In an article for the British Film Institute, Isabel Stevens wrote that
"many of his 14 films to date have explored the divisions within the so-called 'United' Kingdom. He has probed multicultural life in London, traditionalist seaside backwaters, asylum-seekers and ex-pats in Calais, while venturing to Barking to gather white residents' attitudes towards their immigrant neighbours."

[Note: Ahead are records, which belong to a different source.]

What follows belongs to an exercise in optimizing a design on an open flow for a short achievable clock period and few clock cycles; a production flow would make more cautious choices. Function not checked in this run: the RTL went through the layout flow alone. Power is estimated from default activity; no workload was simulated.

==> design.v <==
module riscv (
    input wire clk,
    input wire rst,   
    input  wire [31:0] inst_i,
    output wire [31:0] inst_addr_o,
    output wire        inst_ce_o,
    input  wire [31:0] data_i,
    output wire        data_we_o,
    output wire        data_ce_o,
    output wire [31:0] data_addr_o,
    output wire [31:0] data_o
);
    reg  [31:0] f_pc;
    reg         f_run;
    reg         d_valid;
    reg  [4:0]  d_rs1, d_rs2, d_rd;
    reg  [31:0] d_pc, d_pc4;
    reg  [31:0] d_r1, d_r2;           
    reg  [31:0] d_immu;               
    reg  [31:0] d_btgt;               
    reg  [31:0] d_jtgt;               
    reg  [31:0] d_immalu;             
    reg         d_op, d_opimm, d_load, d_store, d_br, d_lui, d_auipc, d_jal, d_jalr;
    reg         d_use1, d_use2, d_useimm, d_wen, d_pred;
    reg  [10:0] d_alu;                
    reg  [5:0]  d_bf;                 
    reg         x_valid;
    reg         x_wen, x_load, x_store, x_br, x_jalr, x_pred;
    reg  [4:0]  x_rd;
    reg  [31:0] x_a, x_b, x_s, x_pre, x_alt;
    reg         x_issum;              
    reg         x_fss, x_fso;         
    reg         x_fas, x_fao, x_fbs, x_fbo;   
    reg         r_addNN, r_addSN, r_addON, r_addNS, r_addNO, r_addSS, r_addOO;
    reg         r_subNN, r_subSN, r_subON, r_subNS, r_subNO;
    reg         kNN, kSN, kON, kNS, kNO;      
    reg         jNN, jSN, jON, jNS, jNO, jSS, jOO;    
    reg         bNN, bSN, bON, bNS, bNO, bSS;         
    reg         r_slt, r_sltu, r_sll, r_srl, r_sra, r_xor, r_or, r_and, r_pre;
    reg  [5:0]  x_bm;                 
    reg         m_wen, m_load, m_store, m_ce;
    reg  [4:0]  m_rd;
    reg         m_isoth;
    reg  [31:0] m_sum, m_oth, m_sdata;
    reg         w_wen;
    reg  [4:0]  w_rd;
    reg  [31:0] w_data;
    reg  [31:0] rf [1:31];
    localparam A_ADD = 0, A_SUB = 1, A_SLL = 2, A_SLT = 3, A_SLTU = 4, A_XOR = 5,
               A_SRL = 6, A_SRA = 7, A_OR = 8, A_AND = 9, A_PRE = 10;
    localparam B_EQ = 0, B_NE = 1, B_LT = 2, B_GE = 3, B_LTU = 4, B_GEU = 5;
    wire [31:0] m_res   = m_isoth ? m_oth : m_sum;
    wire [31:0] wb_data = m_load ? data_i : m_res;
    assign data_addr_o = m_sum;
    assign data_o      = m_sdata;
    assign data_we_o   = m_store;
    assign data_ce_o   = m_ce;
    always @(posedge clk) begin
        if (m_wen) rf[m_rd] <= wb_data;
        w_rd   <= m_rd;
        w_data <= wb_data;
    end
    always @(posedge clk) begin
        w_wen <= m_wen;
    end
    wire [31:0] fi  = inst_i;
    wire [4:0]  fop = fi[6:2];
    wire        fok = fi[1:0] == 2'b11;
    wire [2:0]  ff3 = fi[14:12];
    wire        f30 = fi[30];
    wire [4:0]  frs1 = fi[19:15];
    wire [4:0]  frs2 = fi[24:20];
    wire [4:0]  frd  = fi[11:7];
    wire f_op    = fok && fop == 5'b01100;
    wire f_opimm = fok && fop == 5'b00100;
    wire f_load  = fok && fop == 5'b00000;
    wire f_store = fok && fop == 5'b01000;
    wire f_br    = fok && fop == 5'b11000;
    wire f_lui   = fok && fop == 5'b01101;
    wire f_auipc = fok && fop == 5'b00101;
    wire f_jal   = fok && fop == 5'b11011;
    wire f_jalr  = fok && fop == 5'b11001;
    wire f_arith = f_op | f_opimm;
    wire [31:0] fimm_i = {{20{fi[31]}}, fi[31:20]};
    wire [31:0] fimm_s = {{20{fi[31]}}, fi[31:25], fi[11:7]};
    wire [31:0] fimm_b = {{20{fi[31]}}, fi[7], fi[30:25], fi[11:8], 1'b0};
    wire [31:0] fimm_u = {fi[31:12], 12'b0};
    wire [31:0] fimm_j = {{12{fi[31]}}, fi[19:12], fi[20], fi[30:21], 1'b0};
    wire [10:0] f_alu;
    assign f_alu[A_ADD]  = (f_arith & ff3 == 3'b000 & ~(f_op & f30)) | f_load | f_store;
    assign f_alu[A_SUB]  = f_op & ff3 == 3'b000 & f30;
    assign f_alu[A_SLL]  = f_arith & ff3 == 3'b001;
    assign f_alu[A_SLT]  = f_arith & ff3 == 3'b010;
    assign f_alu[A_SLTU] = f_arith & ff3 == 3'b011;
    assign f_alu[A_XOR]  = f_arith & ff3 == 3'b100;
    assign f_alu[A_SRL]  = f_arith & ff3 == 3'b101 & ~f30;
    assign f_alu[A_SRA]  = f_arith & ff3 == 3'b101 & f30;
    assign f_alu[A_OR]   = f_arith & ff3 == 3'b110;
    assign f_alu[A_AND]  = f_arith & ff3 == 3'b111;
    assign f_alu[A_PRE]  = f_lui | f_auipc | f_jal | f_jalr;
    wire [5:0] f_bf;
    assign f_bf[B_EQ]  = ff3 == 3'b000;
    assign f_bf[B_NE]  = ff3 == 3'b001;
    assign f_bf[B_LT]  = ff3 == 3'b100;
    assign f_bf[B_GE]  = ff3 == 3'b101;
    assign f_bf[B_LTU] = ff3 == 3'b110;
    assign f_bf[B_GEU] = ff3 == 3'b111;
    wire [31:0] f_pc4 = f_pc + 32'd4;
    wire [18:0] f_hi13   = f_pc[31:13];
    wire [18:0] f_hi13p  = f_pc[31:13] + 19'd1;
    wire [18:0] f_hi13m  = f_pc[31:13] - 19'd1;
    wire [13:0] f_blo    = {1'b0, f_pc[12:0]} + {1'b0, fimm_b[12:0]};
    wire [18:0] f_bhi    = (f_blo[13] == fimm_b[12]) ? f_hi13 : (f_blo[13] ? f_hi13p : f_hi13m);
    wire [31:0] f_btgt   = {f_bhi, f_blo[12:0]};
    wire [10:0] f_hi21   = f_pc[31:21];
    wire [10:0] f_hi21p  = f_pc[31:21] + 11'd1;
    wire [10:0] f_hi21m  = f_pc[31:21] - 11'd1;
    wire [21:0] f_jlo    = {1'b0, f_pc[20:0]} + {1'b0, fimm_j[20:0]};
    wire [10:0] f_jhi    = (f_jlo[21] == fimm_j[20]) ? f_hi21 : (f_jlo[21] ? f_hi21p : f_hi21m);
    wire [31:0] f_jtgt   = {f_jhi, f_jlo[20:0]};
    wire        f_bpred  = f_br & fi[31];    
    wire [31:0] f_r1 = (frs1 == 5'd0) ? 32'd0 : rf[frs1];
    wire [31:0] f_r2 = (frs2 == 5'd0) ? 32'd0 : rf[frs2];
    wire [31:0] d_auipc_val = {d_pc[31:12] + d_immu[31:12], d_pc[11:0]};
    wire [31:0] rs1_val = (m_wen && m_rd == d_rs1) ? wb_data :
                          (w_wen && w_rd == d_rs1) ? w_data : d_r1;
    wire [31:0] rs2_val = (m_wen && m_rd == d_rs2) ? wb_data :
                          (w_wen && w_rd == d_rs2) ? w_data : d_r2;
    wire load_use = d_valid && x_valid && x_load &&
                    ((d_use1 && x_rd == d_rs1) || (d_use2 && x_rd == d_rs2));
    wire d_redir  = d_valid && !load_use && d_jal;
    wire [31:0] sNN, sSN, sON, sNS, sNO;
    wire [31:0] dNN, dSN, dON, dNS, dNO;
    wire        lNN, lSN, lON, lNS, lNO;
    wire        uNN, uSN, uON, uNS, uNO;
    wire        eNN, eSN, eON, eNS, eNO;
    riscv_arith aNN (.a(x_a),   .b(x_b),   .sum(sNN), .dif(dNN), .lt(lNN), .ltu(uNN), .eq(eNN));
    riscv_arith aSN (.a(m_sum), .b(x_b),   .sum(sSN), .dif(dSN), .lt(lSN), .ltu(uSN), .eq(eSN));
    riscv_arith aON (.a(m_oth), .b(x_b),   .sum(sON), .dif(dON), .lt(lON), .ltu(uON), .eq(eON));
    riscv_arith aNS (.a(x_a),   .b(m_sum), .sum(sNS), .dif(dNS), .lt(lNS), .ltu(uNS), .eq(eNS));
    riscv_arith aNO (.a(x_a),   .b(m_oth), .sum(sNO), .dif(dNO), .lt(lNO), .ltu(uNO), .eq(eNO));
    wire [31:0] sSS = {m_sum[30:0], 1'b0};
    wire [31:0] sOO = {m_oth[30:0], 1'b0};
    wire [31:0] sum_res =
        ({32{r_addNN}} & sNN) | ({32{r_addSN}} & sSN) | ({32{r_addON}} & sON) |
        ({32{r_addNS}} & sNS) | ({32{r_addNO}} & sNO) | ({32{r_addSS}} & sSS) |
        ({32{r_addOO}} & sOO) |
        ({32{r_subNN}} & dNN) | ({32{r_subSN}} & dSN) | ({32{r_subON}} & dON) |
        ({32{r_subNS}} & dNS) | ({32{r_subNO}} & dNO);
    wire lt  = (kNN & lNN) | (kSN & lSN) | (kON & lON) | (kNS & lNS) | (kNO & lNO);
    wire ltu = (kNN & uNN) | (kSN & uSN) | (kON & uON) | (kNS & uNS) | (kNO & uNO);
    wire [31:0] a = x_fas ? m_sum : (x_fao ? m_oth : x_a);
    wire [31:0] b = x_fbs ? m_sum : (x_fbo ? m_oth : x_b);
    wire [31:0] s = x_fss ? m_sum : (x_fso ? m_oth : x_s);
    wire signed [31:0] a_s = a;
    wire [31:0] shl = a << b[4:0];
    wire [31:0] shr = a >> b[4:0];
    wire [31:0] sha = a_s >>> b[4:0];
    wire [31:0] oth_res =
        ({32{r_sll}} & shl) | ({32{r_srl}} & shr) | ({32{r_sra}} & sha) |
        ({32{r_xor}} & (a ^ b)) | ({32{r_or}} & (a | b)) | ({32{r_and}} & (a & b)) |
        {31'd0, (r_slt & lt) | (r_sltu & ltu)} |
        ({32{r_pre}} & x_pre);
    wire mNN = (x_bm[B_EQ] & eNN) | (x_bm[B_NE] & ~eNN) | (x_bm[B_LT] & lNN) |
               (x_bm[B_GE] & ~lNN) | (x_bm[B_LTU] & uNN) | (x_bm[B_GEU] & ~uNN);
    wire mSN = (x_bm[B_EQ] & eSN) | (x_bm[B_NE] & ~eSN) | (x_bm[B_LT] & lSN) |
               (x_bm[B_GE] & ~lSN) | (x_bm[B_LTU] & uSN) | (x_bm[B_GEU] & ~uSN);
    wire mON = (x_bm[B_EQ] & eON) | (x_bm[B_NE] & ~eON) | (x_bm[B_LT] & lON) |
               (x_bm[B_GE] & ~lON) | (x_bm[B_LTU] & uON) | (x_bm[B_GEU] & ~uON);
    wire mNS = (x_bm[B_EQ] & eNS) | (x_bm[B_NE] & ~eNS) | (x_bm[B_LT] & lNS) |
               (x_bm[B_GE] & ~lNS) | (x_bm[B_LTU] & uNS) | (x_bm[B_GEU] & ~uNS);
    wire mNO = (x_bm[B_EQ] & eNO) | (x_bm[B_NE] & ~eNO) | (x_bm[B_LT] & lNO) |
               (x_bm[B_GE] & ~lNO) | (x_bm[B_LTU] & uNO) | (x_bm[B_GEU] & ~uNO);
    wire mSS = x_bm[B_EQ] | x_bm[B_GE] | x_bm[B_GEU];
    wire x_mispred = x_valid & ((bNN & mNN) | (bSN & mSN) | (bON & mON) |
                                (bNS & mNS) | (bNO & mNO) | (bSS & mSS));
    wire x_jr      = x_valid & x_jalr;
    wire x_redir   = x_mispred | x_jr;
    wire [31:0] jt =
        ({32{jNN}} & sNN) | ({32{jSN}} & sSN) | ({32{jON}} & sON) |
        ({32{jNS}} & sNS) | ({32{jNO}} & sNO) | ({32{jSS}} & sSS) | ({32{jOO}} & sOO);
    wire [31:0] x_target = x_jalr ? {jt[31:1], 1'b0} : x_alt;
    assign inst_addr_o = f_pc;
    assign inst_ce_o   = f_run;
    always @(posedge clk or posedge rst) begin
        if (rst) begin
            f_pc  <= 32'd0;
            f_run <= 1'b0;
        end else begin
            f_run <= 1'b1;
            if (x_redir)
                f_pc <= x_target;
            else if (load_use || !f_run)
                f_pc <= f_pc;
            else if (d_redir)
                f_pc <= d_jtgt;
            else if (f_bpred)
                f_pc <= f_btgt;
            else
                f_pc <= f_pc4;
        end
    end
    always @(posedge clk or posedge rst) begin
        if (rst) begin
            d_valid <= 1'b0;
        end else if (x_redir) begin
            d_valid <= 1'b0;
        end else if (!load_use) begin
            d_valid <= f_run && !d_redir;
        end
    end
    always @(posedge clk) begin
        if (load_use) begin
            d_r1 <= rs1_val;
            d_r2 <= rs2_val;
        end else begin
            d_rs1    <= frs1;
            d_rs2    <= frs2;
            d_rd     <= frd;
            d_pc     <= f_pc;
            d_pc4    <= f_pc4;
            d_r1     <= f_r1;
            d_r2     <= f_r2;
            d_immu   <= fimm_u;
            d_btgt   <= f_btgt;
            d_jtgt   <= f_jtgt;
            d_immalu <= f_store ? fimm_s : fimm_i;
            d_op     <= f_op;
            d_opimm  <= f_opimm;
            d_load   <= f_load;
            d_store  <= f_store;
            d_br     <= f_br;
            d_lui    <= f_lui;
            d_auipc  <= f_auipc;
            d_jal    <= f_jal;
            d_jalr   <= f_jalr;
            d_use1   <= f_arith | f_load | f_store | f_br | f_jalr;
            d_use2   <= f_op | f_store | f_br;
            d_useimm <= f_opimm | f_load | f_store | f_jalr;
            d_wen    <= (f_arith | f_load | f_lui | f_auipc | f_jal | f_jalr) && frd != 5'd0;
            d_pred   <= f_jal | (f_br & fi[31]);
            d_alu    <= f_alu;
            d_bf     <= f_bf;
        end
    end
    always @(posedge clk or posedge rst) begin
        if (rst) begin
            x_valid <= 1'b0;
        end else begin
            x_valid <= d_valid && !load_use && !x_redir;
        end
    end
    wire fwd_ok = x_valid && x_wen && !x_load;
    wire fa  = fwd_ok && x_rd == d_rs1;
    wire fb  = fwd_ok && x_rd == d_rs2 && !d_useimm;
    wire fs2 = fwd_ok && x_rd == d_rs2;
    wire cNN = ~fa & ~fb;
    wire cSN =  fa & ~fb &  x_issum;
    wire cON =  fa & ~fb & ~x_issum;
    wire cNS = ~fa &  fb &  x_issum;
    wire cNO = ~fa &  fb & ~x_issum;
    wire cSS =  fa &  fb &  x_issum;
    wire cOO =  fa &  fb & ~x_issum;
    wire d_so = d_alu[A_SLL] | d_alu[A_SRL] | d_alu[A_SRA] |
                d_alu[A_XOR] | d_alu[A_OR] | d_alu[A_AND];
    wire [5:0] d_bm = d_pred ? {d_bf[B_LTU], d_bf[B_GEU], d_bf[B_LT], d_bf[B_GE],
                                d_bf[B_EQ], d_bf[B_NE]} : d_bf;
    always @(posedge clk) begin
        x_wen   <= d_wen;
        x_load  <= d_load;
        x_store <= d_store;
        x_br    <= d_br;
        x_jalr  <= d_jalr;
        x_pred  <= d_pred;
        x_rd    <= d_rd;
        x_a     <= rs1_val;
        x_b     <= d_useimm ? d_immalu : rs2_val;
        x_s     <= rs2_val;
        x_pre   <= d_lui ? d_immu : (d_auipc ? d_auipc_val : d_pc4);
        x_alt   <= d_pred ? d_pc4 : d_btgt;
        x_issum <= d_alu[A_ADD] | d_alu[A_SUB];
        x_fss   <= fs2 & x_issum;
        x_fso   <= fs2 & ~x_issum;
        x_fas   <= fa & x_issum & d_so;
        x_fao   <= fa & ~x_issum & d_so;
        x_fbs   <= fb & x_issum & d_so;
        x_fbo   <= fb & ~x_issum & d_so;
        r_addNN <= d_alu[A_ADD] & cNN;
        r_addSN <= d_alu[A_ADD] & cSN;
        r_addON <= d_alu[A_ADD] & cON;
        r_addNS <= d_alu[A_ADD] & cNS;
        r_addNO <= d_alu[A_ADD] & cNO;
        r_addSS <= d_alu[A_ADD] & cSS;
        r_addOO <= d_alu[A_ADD] & cOO;
        r_subNN <= d_alu[A_SUB] & cNN;
        r_subSN <= d_alu[A_SUB] & cSN;
        r_subON <= d_alu[A_SUB] & cON;
        r_subNS <= d_alu[A_SUB] & cNS;
        r_subNO <= d_alu[A_SUB] & cNO;
        kNN     <= cNN;
        kSN     <= cSN;
        kON     <= cON;
        kNS     <= cNS;
        kNO     <= cNO;
        jNN     <= d_jalr & cNN;
        jSN     <= d_jalr & cSN;
        jON     <= d_jalr & cON;
        jNS     <= d_jalr & cNS;
        jNO     <= d_jalr & cNO;
        jSS     <= d_jalr & cSS;
        jOO     <= d_jalr & cOO;
        bNN     <= d_br & cNN;
        bSN     <= d_br & cSN;
        bON     <= d_br & cON;
        bNS     <= d_br & cNS;
        bNO     <= d_br & cNO;
        bSS     <= d_br & (cSS | cOO);
        r_slt   <= d_alu[A_SLT];
        r_sltu  <= d_alu[A_SLTU];
        r_sll   <= d_alu[A_SLL];
        r_srl   <= d_alu[A_SRL];
        r_sra   <= d_alu[A_SRA];
        r_xor   <= d_alu[A_XOR];
        r_or    <= d_alu[A_OR];
        r_and   <= d_alu[A_AND];
        r_pre   <= d_alu[A_PRE];
        x_bm    <= d_bm;
    end
    always @(posedge clk) begin
        m_wen   <= x_valid & x_wen;
        m_load  <= x_valid & x_load;
        m_store <= x_valid & x_store;
        m_ce    <= x_valid & (x_load | x_store);
    end
    always @(posedge clk) begin
        m_rd    <= x_rd;
        m_isoth <= ~x_issum;
        m_sum   <= sum_res;
        m_oth   <= oth_res;
        m_sdata <= s;
    end
endmodule
module riscv_arith (
    input  wire [31:0] a,
    input  wire [31:0] b,
    output wire [31:0] sum,
    output wire [31:0] dif,
    output wire        lt,
    output wire        ltu,
    output wire        eq
);
    assign sum = a + b;
    assign dif = a - b;
    assign ltu = a < b;
    assign lt  = (a[31] ^ b[31]) ? a[31] : ltu;
    assign eq  = a == b;
endmodule
==> config.mk <==
export PLATFORM = sky130hd
export DESIGN_NAME = riscv
export DESIGN_NICKNAME = riscv
export VERILOG_FILES = /design/flow/design.v
export SDC_FILE = /design/flow/constraint.sdc
export NUM_CORES = 4
export LEC_CHECK = 0
export ABC_CLOCK_PERIOD_IN_PS = 2500
export CAP_MARGIN = 20
export CORE_MARGIN = 2
export CORE_UTILIZATION = 40
export SETUP_SLACK_MARGIN = 5
export SLEW_MARGIN = 20
==> run.sh <==
#!/bin/bash
# synth_recipe.tcl (not shown) runs the flow's synth.tcl, then flattens the netlist and writes it again
# the make line also repeats each setting of config.mk as NAME=value (left out here)
make -C /OpenROAD-flow-scripts/flow DESIGN_CONFIG=/design/flow/config.mk WORK_HOME=/design/flow/orfs CLKGATE_MAP_FILE= SYNTH_SCRIPT=/design/flow/synth_recipe.tcl finish
==> constraint.sdc <==
create_clock -name core_clock -period 8.0 [get_ports {clk}]
set_input_delay 1.6000 -clock core_clock [delete_from_list [all_inputs] [get_ports {clk}]]
set_output_delay 1.6000 -clock core_clock [all_outputs]
set_load 0.01 [all_outputs]
==> results.txt <==
* Period minus WS final at 5000 ps
* Non-filler cells, final at roughly 12000
* Largest net degree at the start of global routing at 89
* Worst EP arrival at ~5600 ps
* CP Data Required Time at 8620 ps
* Final Hold Viols at 0
* Maximum root-to-sink buffer count at 3
* Clock latency on the worst-skew pair at between 800 and 900 ps
* Area growth syn-to-layout at 25.5%
* Clk slew on worst S/H paths at about 60 ps
* Vias at between 80000 and 90000
* Placed Cells at 11500
* Worst Hold Class: reg2reg
* Commonest cells in the synthesized netlist: edfxtp_1, nor2_1, nand2_1, mux4_2, a21oi_1
* Total chip power at about 30 mW
* First-pass DRT Iterations at 9
* First-pass GRT wire length at just under 600 mm
* DR WL/cell at 34.5 um
* Initial antenna violation count at 20
* Ys flop type: edfxtp_1
* Top post-synthesis cells by area: edfxtp_1, mux4_2, dfxtp_1
* Layout cells sized above 1 at 0.309
* Clk sinks at 1639
* Final period util at 0.625
* Count leader, synth: edfxtp_1
* Final weighted congestion in routability-driven placement at 1.01
* Setup crit end kind: register
* Syn. warnings at 1
* Setup TNS at 0 ps
* CTS tree: done
* Final max-slew violation count at 0
* Core ar. at around 240000 um^2
* Mean Syn Cell Area at ~12 um^2
* CP max stage cell: fa_2
* Mapped Nets at around 9000
* Number of global-route vias before repair at 77300
* Status: timing/DRC/antenna clean
* Slew headroom at 0.259
* Die width at roughly 500 um
* Final Skew at 70.0 ps
* Detailed Place HPWL at 269 mm
* Post-synth EDFFs at 1175
* RSZ-0062 raised after global routing: true
* Total CTS buffers at 179
* Most frequent CP cell: o21bai_1
* Detailed Route WL at 430 mm
* Synth Instances at 8513
* Top cell type's share of synthesized area at 0.360
* Setup CP Type: in2reg
* Power Dens Cells at 247 nW/um^2
* Num rows at 181
* Setup-failing EPs final at 0
* Flops & latches, synth at around 1600
* Total Routing Usage GR at 0.326
* Die Y at 499 um
* Number of max-cap violations at 0
* Worst Tran Pin Value at 1110 ps
* DRC viols at 0
* CTS H-tree depth at 4
* Leak at 44.7 nW
* Die area at about 250000 um^2
* Synth cell types at ~100
* Setup ws final at 3000 ps
* CP max FO at 4
* Yosys top cell by area: edfxtp_1
* Max VDD drop at 201 uV
* Seq/Total Area, Yosys at 0.457
* Vias per Instance at 6.53
* Critical path startpoint category: input pin
* Crit-path max cell delay at 340 ps
* # IOs at approximately 170
* Starting density of the core at 0.402
* Nets at 9630
* Ys async rst share at 0.0214
* Cell Area, Synth at 98000 um^2
* Fill cells at 20700
* Antenna-violating nets left at 0
* Number of port buffers at 164
* Root Buffer Master: clkbuf_16
* Smallest hold slack at around 340 ps
* Total gr overflow at 0
* Iter 0 DRT Violations at 11300
* Achievable Freq at 200 MHz
* Pre-CTS setup slack at about 940 ps
-- final cells by class --
cell class | instances | area (um^2) | share of cell area
multi-input cells | 5904 | 55100 | 0.448
flip-flops and latches | 1639 | 45100 | 0.367
repair buffers | 970 | 11000 | 0.0897
clock buffers | 219 | 4770 | 0.0388
well taps | 3202 | 4010 | 0.0326
inverters | 401 | 1600 | 0.0130
clock inverters | 113 | 1230 | 0.00999
diodes | 19 | 47.5 | 0.000387
repair inverters | 2 | 20.0 | 0.000163
-- report_power, final --
part           switching [mW]  total [mW]  internal, mW  leakage, nW
sequential              0.647        10.5          9.86         15.1
clock                    3.72        8.61          4.89         2.92
combinational            6.43        11.2          4.76         26.6
total                    10.8        30.3          19.5         44.7
-- metal layers --
metal  wire length, um  GRT usage  vias to the layer above
li1                  -          -                    33800
met1            158000      0.416                    41000
met2            194000      0.514                     5402
met3             44400     0.0650                     1222
met4             33700      0.194                       12
met5                74          0                        -
-- cells by family (layout without fill, tap and decap cells) --
family,Yosys count,count (layout),synth area share
compound gates,2116,2120,0.141
simple gates,1901,1901,0.0879
flops,1639,1639,0.457
mux,1056,1056,0.181
buf+inv,974,1705,0.0399
fa+ha+maj,467,467,0.0608
xor+xnor,359,359,0.0322
other cells,1,20,0.0000383
-- critical path: cells and delay by family --
| family | cells | cell delay [ps] |
|---|---|---|
| AOI/OAI and AO/OA | 13 | 1980 |
| muxes | 1 | 160 |
| and+or+nand+nor | 5 | 640 |
| buffers and inverters | 4 | 370 |
| xor gates and xnor gates | 1 | 90 |
| adders and majority gates | 3 | 750 |
-- metrics by stage --
step                      utilization  instance area, um^2
after floorplan                     -               100000
after global placement          0.428               104000
after detailed placement        0.428               104000
after CTS                       0.490               119000
after global routing            0.505               123000
final                           0.505               123000
-- layout by cell type, fill, tap and decap left out, drive strengths merged, types with 81 or more instances in the layout --
cell type / instances
a21o: 84
a21oi: 558
a221oi: 81
a22oi: 86
buf: 864
clkbuf: 251
clkinv: 85
dfxtp: 429
edfxtp: 1175
ha: 452
inv: 401
mux2i: 424
mux4: 567
nand2: 606
nand2b: 101
nand3: 111
nor2: 619
nor3: 125
o21a: 90
o21ai: 508
xnor2: 262
xor2: 97
-- state kept, by name, indices dropped and copies added (netlist names), 30 cells and up --
signal	count
f_pc	32
d_pc	32
d_btgt	31
w_data	32
d_pc4	30
d_jtgt	31
d_r2	32
x_alt	32
rf	992
x_pre	32
x_b	32
x_s	32
m_sum	32
m_oth	32
x_a	32
m_sdata	32
d_r1	32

Corin Douieb, writing in Aesthetica in 2012 about the films All White in Barking, Men of the City and The Road, described Isaacs as having "continued to cast his eye over the maligned and tell their bleak stories".

==Filmography==
- Lift (2001) – documentary short; directed and cinematography by Isaacs
- Travellers (2003) – TV movie documentary; directed and cinematography by Isaacs
- Calais: The Last Border (2003) – TV movie documentary; directed, cinematography, and produced by Isaacs
- Philip and His Seven Wives (2005) – documentary; directed and cinematography by Isaacs
- Someday My Prince Will Come (2005) – TV movie documentary; directed, cinematography, and produced by Isaacs
- All White in Barking (2007) – documentary; written, directed and cinematography by Isaacs
- Men of the City (2009) – documentary; written, directed and cinematography by Isaacs
- Outside the Court (2011) – TV movie documentary; 1 hour, directed and cinematography by Isaacs
- The Old Man and His Bed (2011) – short; directed by Isaacs
- The Road: A Story of Life & Death (2012) – documentary; written, directed and cinematography by Isaacs, produced as part of the BBC's Storyville
- Outsiders (2014) – short; directed by Isaacs
- The Men Who Sleep in Trucks (2016) – documentary short; written, directed and produced by Isaacs
- Touched by Murder (2016) – short; directed by Isaacs
- Sisters (2017) – short; directed by Isaacs
- Rainy Days (2017) – short; directed by Isaacs
- Notes on Bangladesh (2017) – short; directed by Isaacs
- Moments of Silence (2017) – short; directed and edited by Isaacs
- The Filmmaker's House (2020) – docufiction; written, directed, cinematography, edited and produced by Isaacs
- This Blessed Plot (2023) – docufiction; 75 mins

==Awards==
- 2002: Lift was nominated for "Best New Director – Factual" at BAFTA's 2002 British Academy Television Craft Awards

==Publications with contributions by Isaacs==
- This Much is True: 14 Directors on Documentary Filmmaking. London: A & C Black, 2012. ISBN 978-1408132531. Includes an interview with Isaacs.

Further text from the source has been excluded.